Tesla came out today on schedule and replaced the inverter. The tech that came out had to go through all of Tesla’s troubleshooting of the failed inverter first though, even though we had the replacement on hand. Part of their process I guess. Nothing tried including flashing to the latest SolarEdge firmware was able to get the inverter to do its thing.

New inverter is up an running. Everything looks good in the Tesla app. Even though it was only 15 days without production, it seems a lot longer. It did cost about $175 per week of downtime I calculated from cost of grid electricity purchased and lost incentives and credits.

I do need to setup the SolarEdge app again though it seems. I asked about its Zigbee connection the inverter uses connecting through the little black box Tesla gave us at install. The tech said he would swap the card from the old inverter to the new inverter then change the serial in his online admin interface. But it still looks like my SolarEdge app is looking for the old inverter even though the black Tesla box seems happy and not connection error lights.

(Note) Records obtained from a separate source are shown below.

## src/rtl/hwsl_pkg.sv

```systemverilog
// Package for the hazard-weighted survival lookup: widths, constants, types.
// No dependencies.
`timescale 1ns / 1ps
package hwsl_pkg;
    localparam int TIME_W  = 32;
    localparam int RATIO_W = 24;
    localparam int LOG_W   = 32;
    localparam int SUM_W   = 48;
    localparam int SURV_W  = 17;
    localparam int TABLE_DEPTH_DEF = 1024;
    localparam int ENTRY_W = TIME_W + RATIO_W + LOG_W + SUM_W;

    localparam logic signed [SUM_W-1:0] SUM_MAX = {1'b0, {(SUM_W-1){1'b1}}};
    localparam logic signed [SUM_W-1:0] SUM_MIN = {1'b1, {(SUM_W-1){1'b0}}};
    localparam logic [23:0] LN2_Q24 = 24'd11629080;
    localparam logic [SURV_W-1:0] SURV_ONE = 17'd65536;

    localparam logic ACT_APPEND = 1'b0;
    localparam logic ACT_QUERY  = 1'b1;

    // commands from controller to datapath
    typedef struct packed {
        logic load_in;     // capture input item
        logic clr_tbl;     // restart: clear newest-entry state
        logic app_wsum;    // compute appended weighted sum
        logic app_wr;      // write entry, bump count
        logic srch_init;   // lo=0, hi=count-1
        logic srch_rd;     // issue read at mid
        logic srch_upd;    // update lo/hi from read data
        logic fin_rd;      // issue read at lo
        logic fin_mul;     // partial term product
        logic fin_add;     // total sum
        logic exp_init;    // start exponential
        logic exp_step;    // one Taylor step: load the divider
        logic exp_div;     // one divider chunk of eight quotient bits
        logic exp_done;    // final rounding into result
        logic res_trivial; // result = 1.0
    } t_cmd;

    typedef struct packed {
        logic full;
        logic empty;
        logic srch_done;
        logic t_zero;
        logic exp_last;
        logic exp_skip;
        logic div_last;
    } t_sts;
endpackage

```

## src/rtl/hwsl_ctrl.sv

```systemverilog
// Controller state machine sequencing append, search and exponential.
// Depends on hwsl_pkg.
`timescale 1ns / 1ps
module hwsl_ctrl import hwsl_pkg::*; (
    input  logic i_clk,
    input  logic i_rst_n,
    input  logic i_in_valid,
    input  logic i_in_action,
    input  logic i_in_restart,
    output logic o_in_ready,
    output logic o_out_valid,
    input  logic i_out_ready,
    input  t_sts i_sts,
    output t_cmd o_cmd
);
    typedef enum logic [4:0] {
        S_IDLE, S_APP0, S_APP1, S_QRY, S_SINIT, S_SRD, S_SWAIT, S_SUPD,
        S_FRD, S_FWAIT, S_FMUL, S_FADD, S_EINIT, S_ESTEP, S_EDIV, S_EDONE, S_OUT
    } t_state;

    t_state r_state;
    logic   r_restart;

    assign o_in_ready  = (r_state == S_IDLE);
    assign o_out_valid = (r_state == S_OUT);

    // command decode
    always_comb begin
        o_cmd = '0;
        unique case (r_state)
            S_IDLE:  o_cmd.load_in = i_in_valid;
            S_APP0:  o_cmd.clr_tbl = r_restart;
            S_APP1:  begin
                o_cmd.app_wsum = 1'b1;
                o_cmd.app_wr   = !i_sts.full;
            end
            S_QRY:   o_cmd.res_trivial = 1'b1;
            S_SINIT: o_cmd.srch_init = 1'b1;
            S_SRD:   o_cmd.srch_rd = 1'b1;
            S_SWAIT: o_cmd.srch_rd = 1'b1;
            S_SUPD:  o_cmd.srch_upd = 1'b1;
            S_FRD:   o_cmd.fin_rd = 1'b1;
            S_FWAIT: o_cmd.fin_rd = 1'b1;
            S_FMUL:  o_cmd.fin_mul = 1'b1;
            S_FADD:  o_cmd.fin_add = 1'b1;
            S_EINIT: o_cmd.exp_init = 1'b1;
            S_ESTEP: o_cmd.exp_step = 1'b1;
            S_EDIV:  o_cmd.exp_div = 1'b1;
            S_EDONE: o_cmd.exp_done = 1'b1;
            S_OUT:   ;
            default: ;
        endcase
    end

    // state register
    always_ff @(posedge i_clk) begin
        if (!i_rst_n) begin
            r_state   <= S_IDLE;
            r_restart <= 1'b0;
        end else begin
            unique case (r_state)
                S_IDLE: if (i_in_valid) begin
                    r_restart <= i_in_restart;
                    r_state   <= (i_in_action == ACT_QUERY) ? S_QRY : S_APP0;
                end
                S_APP0:  r_state <= S_APP1;
                S_APP1:  r_state <= S_IDLE;
                S_QRY:   r_state <= (i_sts.empty || i_sts.t_zero) ? S_OUT : S_SINIT;
                S_SINIT: r_state <= S_SRD;
                S_SRD:   r_state <= i_sts.srch_done ? S_FRD : S_SWAIT;
                S_SWAIT: r_state <= S_SUPD;
                S_SUPD:  r_state <= S_SRD;
                S_FRD:   r_state <= S_FWAIT;
                S_FWAIT: r_state <= S_FMUL;
                S_FMUL:  r_state <= S_FADD;
                S_FADD:  r_state <= S_EINIT;
                S_EINIT: r_state <= S_ESTEP;
                S_ESTEP: r_state <= i_sts.exp_skip ? S_EDONE : S_EDIV;
                S_EDIV:  begin
                    if (i_sts.div_last)
                        r_state <= i_sts.exp_last ? S_EDONE : S_ESTEP;
                end
                S_EDONE: r_state <= S_OUT;
                S_OUT:   if (i_out_ready) r_state <= S_IDLE;
                default: r_state <= S_IDLE;
            endcase
        end
    end
endmodule

```

## config.mk

```make
export PLATFORM = sky130hd
export DESIGN_NAME = hwsl_ctrl
export DESIGN_NICKNAME = d
export VERILOG_FILES = /design/src/rtl/hwsl_pkg.sv /design/src/rtl/hwsl_ctrl.sv
export SDC_FILE = /design/constraint.sdc
export NUM_CORES = 1
export LEC_CHECK = 0
export BUFFER_PORTS_ARGS = -buffer_cell sky130_fd_sc_hd__buf_2
export CORE_MARGIN = 2
export CORE_UTILIZATION = 40
export CTS_CLUSTER_SIZE = 30
export DETAILED_ROUTE_END_ITERATION = 8
export GPL_TIMING_DRIVEN = 0
export PLACE_DENSITY_LB_ADDON = 0.05
export SLEW_MARGIN = 10
export SYNTH_ARGS = -nofsm -noshare
export SYNTH_HDL_FRONTEND = slang
export SYNTH_SLANG_ARGS = --single-unit
```

## constraint.sdc

```tcl
create_clock -name i_clk -period 1.7 [get_ports i_clk]
set_input_delay 0.425 -clock i_clk [delete_from_list [all_inputs] [get_ports i_clk]]
set_output_delay 0.425 -clock i_clk [all_outputs]
set_load 0.02 [all_outputs]
```

==> flow_metrics.tcl <==
set metrics [dict create \
    antenna_found_initial 0 \
    drc 0 \
    ys_async_sr_fraction 0 \
    holdPathEnd "r_state[4]$_SDFFE_PN0P_" \
    hold_viol 0 \
    grt_pass1_wl_um 3125 \
    synth_ff_type "dfxtp_1" \
    port_buffers 29 \
    post-synth-top-count-cell "nor2_1" \
    syn_area_um2 571.8 \
    status "finished, violations left" \
    clock_path_buffers 2 \
    holdCritPathClass "in2reg" \
    insertion_delay_ps 240 \
    io_pins 30 \
    ys_seq_elements 6 \
    synth_top_area_frac 0.2101 \
    final_antenna_net_count 0 \
    start_util 0.4340 \
    r2r_end "r_state[1]$_SDFFE_PN0P_" \
    fin_util 0.8091 \
    antennaDiodeCount 0 \
    die_area_um2 1748 \
    rows 13 \
    h-tree-depth 1 \
    firstDrtPassIters 4 \
    yosys.cell_types.count 34 \
    netlist_instances 82 \
    die_y_um 41.81 \
    fmax_mhz 561.3 \
    rsz0062_at_grt "true" \
    instances_no_fill 142 \
    crit_required_ps 1270 \
    grt_pass1_vias 742 \
    cp-start-kind "flop" \
    vias 784 \
    fin_area_um2 1066 \
    skew_ps 7.084 \
    worstHoldStart "i_rst_n" \
    grt_max_degree 11 \
    drt-initial-drc-count 19 \
    vias_per_cell 5.521 \
    power.density_nw_per_um2 586.5 \
    yosys.area.top_type "dfxtp_1" \
    place.gp.congestion 0.8530 \
    hold_buffers 0 \
    r2r-start "r_state[1]$_SDFFE_PN0P_" \
    yosys_warnings 0 \
    cts_root_buf "clkbuf_4" \
    p_leak_nw 0.4844 \
    worstSetupPathType "reg2out" \
    violations "negative setup slack" \
    fin_nets 142 \
    ir_worst_vdd_mv 0.4593 \
    grt.total_usage 0.2292 \
    nFillCells 79 \
    areaGrowthSynthToFinish_pct 86.43 \
    final-max-slew-violation-count 0 \
    fin_crit_ps 1782 \
    cts_buffers 3 \
    wirelength_um 2050 \
    cts_tree "built" \
    synthTopCellsByCount "nor2_1, nor3_1, nand2_1, dfxtp_1" \
    rr_worst_depth 5 \
    synth_seq_area_share 0.2101 \
    worst_slack_ps -81.63 \
    dpl.hpwl_um 1195 \
    dp.cells 126 \
    clkTransAtPathRegs_ps 50 \
    synth_fp_nets 95 \
    critPathMaxFanout 4 \
    die_w_um 41.81 \
    arrival_ps 1360 \
    cts_sinks 6 \
    placed_area_um2 735.7 \
    cap_viol_max_count 0 \
    synth_edf_count 0 \
    dpl_worst_slack_ps 13.04 \
    crit_path_end_kind "primary output" \
    timing.reg2reg.setup_slack_ps 230 \
    grt-ovfl-total 0 \
    setup_violations 5 \
    worstMarginPinSlew_ps 370.4 \
    synthTopCellsByArea "dfxtp_1, nor2_1, nor3_1" \
    coreArea_um2 1318 \
    synth.avg_cell_area_um2 6.973 \
    drive_gt1_frac 0.5827 \
    routedWlPerCell_um 14.44 \
    fin_setup_tns_ps -261.6 \
    finalCritPeriodShare 1.048 \
    maxSlewHeadroom 0.7512 \
    whs_path_depth 2 \
]
[flip-flops by register name, indices dropped and copies added, names as in the netlist]
name	count
r_restart	1
r_state	5
[cell usage in the layout, fill, tap and decap left out, drive strengths merged]
cell	n
a211oi	1
a21oi	2
a221o	1
a22oi	2
a311oi	1
a31oi	1
and2	1
and2b	2
and3	1
and4b	1
buf	49
clkbuf	3
dfxtp	6
inv	1
mux2i	2
nand2	7
nand2b	5
nand3b	2
nand4b	1
nor2	14
nor2b	2
nor3	8
nor4	2
o211ai	1
o21ai	2
o22ai	1
o2bb2ai	1
or2	2
or3	1
or3b	2
or4b	1
xnor2	1
[worst max-delay path, stage by stage, from the launching register on]
cell     delay, ps
dfxtp_4        350
buf_6          120
or3_4          400
nor2_1         100
buf_4          140
[cell type report]
| type | instances | area (µm²) | area share |
|---|---|---|---|
| buffer | 6 | 71.32 | 0.06690 |
| clock buffer | 3 | 22.52 | 0.02113 |
| inverter | 1 | 3.754 | 0.003521 |
| multi-input combinational | 68 | 509.2 | 0.4777 |
| sequential | 6 | 131.4 | 0.1232 |
| tap | 15 | 18.77 | 0.01761 |
| timing repair buffer | 43 | 309.0 | 0.2899 |
[power by group]
group | leakage (nW) | internal [mW] | switching [mW]
logic | 0.419 | 0.168 | 0.165
clock network | 0.0138 | 0.0796 | 0.0471
registers | 0.0518 | 0.154 | 0.0113
[per-stage QoR]
| step | hold WS (ps) | power, mW |
|---|---|---|
| after floorplan | 475.3 | 0.3074 |
| after CTS | 452.4 | 0.5711 |
| after global placement | 500.1 | 0.3637 |
| final | 462.5 | 0.6252 |
| after detailed placement | 513.4 | 0.3667 |
| after global routing | 461.1 | 0.6662 |
[kinds of logic after synthesis]
group,after synthesis,synth area share
AOI/OAI and AO/OA,13,0.1663
xor gates and xnor gates,1,0.01532
buffers and inverters,8,0.07875
DFF,6,0.2101
muxes,2,0.03501
and+or+nand+nor,52,0.4945
[worst max path at each step]
stage | from | endpoint | slack (ps) | cells after the start
2_1_floorplan | r_state[1]$_SDFFE_PN0P_ | o_cmd[10] | 30 | 4
3_3_place_gp | r_state[1]$_SDFFE_PN0P_ | o_cmd[10] | 30 | 5
3_5_place_dp | r_state[1]$_SDFFE_PN0P_ | o_cmd[10] | 10 | 5
4_1_cts | r_state[1]$_SDFFE_PN0P_ | o_in_ready | -90 | 4
5_1_grt | r_state[1]$_SDFFE_PN0P_ | o_in_ready | -120 | 4
6_report | r_state[1]$_SDFFE_PN0P_ | o_in_ready | -80 | 4
[routing by layer]
metal,track usage,part of all wire,up-vias
li1,-,-,392
met1,0.2618,0.42,350
met2,0.3938,0.51,38
met3,0.07826,0.057,4
met4,0.07742,0.011,0
met5,0,0,-
[repair_timing]
item | 4_1_cts | 5_1_grt
setup endpoints to repair | 16 | 14
setup buffers | 12 | 2
cloned | 0 | 0
hold endpoints to repair | 0 | 0
pin swaps | 5 | 7
resized for setup | 33 | 29
(Power assumes the default switching activity.)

Did it retain your panel layout?
 
Update

Tesla came out today on schedule and replaced the inverter. The tech that came out had to go through all of Tesla’s troubleshooting of the failed inverter first though, even though we had the replacement on hand. Part of their process I guess. Nothing tried including flashing to the latest SolarEdge firmware was able to get the inverter to do its thing.

New inverter is up an running. Everything looks good in the Tesla app. Even though it was only 15 days without production, it seems a lot longer. It did cost about $175 per week of downtime I calculated from cost of grid electricity purchased and lost incentives and credits.

I do need to setup the SolarEdge app again though it seems. I asked about its Zigbee connection the inverter uses connecting through the little black box Tesla gave us at install. The tech said he would swap the card from the old inverter to the new inverter then change the serial in his online admin interface. But it still looks like my SolarEdge app is looking for the old inverter even though the black Tesla box seems happy and not connection error lights.
One has to get the new inverter Serial number updated in the layout to work. He/she should do this
 
One has to get the new inverter Serial number updated in the layout to work. He/she should do this

As a matter of policy, Tesla doesn't do customer layouts. I did get them to do it after bugging them a dozen times and escalating and escalating. When they did it, they made it clear this was a one time thing and they don't normally do it:

"Hi Alan,
This has been updated. They did make an acceptation because you provided the information needed. But we do not typically update the panel layout nor do we support
the app for our monitoring purposes."
 
My only reason to post is rather than having folks guess, just going to support was the fastest way I got my issue resolved with my SE inverter started to fail once in a while. And this was sharing my experience with you
Maybe he didn't understand your point, but I did :) I have an SE inverter that has worked perfectly for 5 years, yet recently had an optimizer fail. I called SE support and after looking at my system to verify that was the issue, they sent out a new one over night FedEx and I had it installed and working the next day. Great support and that is the first place I call in the future.